Scientific classification
- Domain: Eukaryota
- Kingdom: Animalia
- Phylum: Arthropoda
- Class: Insecta
- Order: Lepidoptera
- Family: Depressariidae
- Genus: Stenoma
- Species: S. thespia
- Binomial name: Stenoma thespia Meyrick, 1915

= Stenoma thespia =

- Authority: Meyrick, 1915

Species of moth

Stenoma thespia is a moth of the family Depressariidae. It is found in French Guiana.

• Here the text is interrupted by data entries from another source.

[src/rtl/fetch_ctrl.sv]
// Fetch-stage sequencer: merges stalls, memory wait states, redirects and halt into
// PC-select, fetch stall and decode flush controls.
module fetch_ctrl #(
    parameter int unsigned WIDTH       = 32,
    parameter int unsigned BOOT_CYCLES = 4,
    parameter int unsigned MEM_TIMEOUT = 16
) (
    input  logic             FC_CLK,
    input  logic             FC_RST,
    input  logic             FC_HazStall,
    input  logic             FC_ImemReady,
    input  logic             FC_BranchTkn,
    input  logic [WIDTH-1:0] FC_PcBranch,
    input  logic             FC_Jump,
    input  logic [WIDTH-1:0] FC_PcJump,
    input  logic             FC_Halt,
    output logic [1:0]       FC_PcSrc,
    output logic [WIDTH-1:0] FC_PcTarget,
    output logic             FC_StallF,
    output logic             FC_FlushD,
    output logic             FC_Busy,
    output logic             FC_MemErr
);

    localparam int unsigned BW = $clog2(BOOT_CYCLES + 1);
    localparam int unsigned TW = $clog2(MEM_TIMEOUT + 1);

    typedef enum logic [2:0] {
        StBoot,
        StRun,
        StWait,
        StPend,
        StHalt
    } state_e;

    state_e           state_q, state_d;
    logic [BW-1:0]    boot_cnt_q, boot_cnt_d;
    logic [TW-1:0]    tmo_cnt_q, tmo_cnt_d;
    logic             err_q, err_d;
    logic [1:0]       pend_src_q, pend_src_d;
    logic [WIDTH-1:0] pend_tgt_q, pend_tgt_d;

    logic             redirect;
    logic [1:0]       redir_src;
    logic [WIDTH-1:0] redir_tgt;
    logic             stall;
    logic [TW-1:0]    tmo_inc;
    logic             tmo_hit;

    // Branch has priority over a simultaneous jump; the jump is dropped.
    always_comb begin
        redirect  = FC_BranchTkn | FC_Jump;
        redir_src = 2'b00;
        redir_tgt = '0;
        if (FC_BranchTkn) begin
            redir_src = 2'b01;
            redir_tgt = FC_PcBranch;
        end else if (FC_Jump) begin
            redir_src = 2'b10;
            redir_tgt = FC_PcJump;
        end
    end

    always_comb begin
        stall   = FC_HazStall | ~FC_ImemReady;
        tmo_inc = (tmo_cnt_q == TW'(MEM_TIMEOUT)) ? tmo_cnt_q : tmo_cnt_q + 1'b1;
        // Timeout fires in the cycle that would be the MEM_TIMEOUT-th consecutive not-ready one.
        tmo_hit = ~FC_ImemReady && (tmo_inc == TW'(MEM_TIMEOUT)) &&
                  (state_q inside {StRun, StWait, StPend});
    end

    always_ff @(posedge FC_CLK) begin
        if (FC_RST) begin
            state_q    <= StBoot;
            boot_cnt_q <= '0;
            tmo_cnt_q  <= '0;
            err_q      <= 1'b0;
            pend_src_q <= 2'b00;
            pend_tgt_q <= '0;
        end else begin
            state_q    <= state_d;
            boot_cnt_q <= boot_cnt_d;
            tmo_cnt_q  <= tmo_cnt_d;
            err_q      <= err_d;
            pend_src_q <= pend_src_d;
            pend_tgt_q <= pend_tgt_d;
        end
    end

    always_comb begin
        state_d    = state_q;
        boot_cnt_d = boot_cnt_q;
        tmo_cnt_d  = tmo_cnt_q;
        err_d      = err_q | tmo_hit;
        pend_src_d = pend_src_q;
        pend_tgt_d = pend_tgt_q;
        case (state_q)
            StBoot: begin
                tmo_cnt_d  = '0;
                boot_cnt_d = (boot_cnt_q == BW'(BOOT_CYCLES)) ? boot_cnt_q : boot_cnt_q + 1'b1;
                if (boot_cnt_q >= BW'(BOOT_CYCLES - 1)) begin
                    state_d = StRun;
                end
            end
            StRun: begin
                tmo_cnt_d = FC_ImemReady ? '0 : tmo_inc;
                if (FC_Halt) begin
                    state_d = StHalt;
                end else if (stall && redirect) begin
                    state_d    = StPend;
                    pend_src_d = redir_src;
                    pend_tgt_d = redir_tgt;
                end else if (!FC_ImemReady) begin
                    state_d = StWait;
                end
            end
            StWait: begin
                tmo_cnt_d = FC_ImemReady ? '0 : tmo_inc;
                if (FC_Halt || tmo_hit) begin
                    state_d = StHalt;
                end else if (redirect) begin
                    state_d    = StPend;
                    pend_src_d = redir_src;
                    pend_tgt_d = redir_tgt;
                end else if (FC_ImemReady) begin
                    state_d = StRun;
                end
            end
            StPend: begin
                tmo_cnt_d = FC_ImemReady ? '0 : tmo_inc;
                if (FC_Halt || tmo_hit) begin
                    state_d = StHalt;
                end else if (!stall) begin
                    state_d    = StRun;
                    pend_src_d = 2'b00;
                    pend_tgt_d = '0;
                end
            end
            StHalt: begin
                state_d = StHalt;
            end
            default: begin
                state_d = StBoot;
            end
        endcase
    end

    // Default is the fully stopped condition: hold PC, flush decode, select PC+4.
    always_comb begin
        FC_PcSrc    = 2'b00;
        FC_PcTarget = '0;
        FC_StallF   = 1'b1;
        FC_FlushD   = 1'b1;
        FC_Busy     = (state_q != StRun);
        FC_MemErr   = err_q | tmo_hit;
        case (state_q)
            StRun: begin
                if (!FC_Halt) begin
                    if (!stall) begin
                        FC_StallF   = 1'b0;
                        FC_FlushD   = redirect;
                        FC_PcSrc    = redir_src;
                        FC_PcTarget = redir_tgt;
                    end else begin
                        FC_FlushD = redirect;
                    end
                end
            end
            StWait: begin
                if (!FC_Halt) begin
                    FC_FlushD = 1'b0;
                end
            end
            StPend: begin
                if (!FC_Halt && !stall) begin
                    FC_StallF   = 1'b0;
                    FC_PcSrc    = pend_src_q;
                    FC_PcTarget = pend_tgt_q;
                end
            end
            default: begin
            end
        endcase
    end

endmodule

The wingspan is 27–28 mm. The forewings are pale violet fuscous, with a whitish gloss and with the costal edge ochreous whitish. The basal third of the wing is faintly and obscurely clouded with darker. There are two rather dark fuscous dots transversely placed on the end of the cell and a small violet-fuscous spot on the middle of the costa, where a faint irregular curved fuscous shade runs to three-fourths of the dorsum. A large triangular violet-fuscous spot is found on the costa towards the apex, where a somewhat curved series of cloudy fuscous dots runs to the dorsum before the tornus. There is a terminal series of dark fuscous dots. The hindwings are whitish ochreous, in females with the dorsal half suffused with pale grey, the apical half slightly yellowish tinged.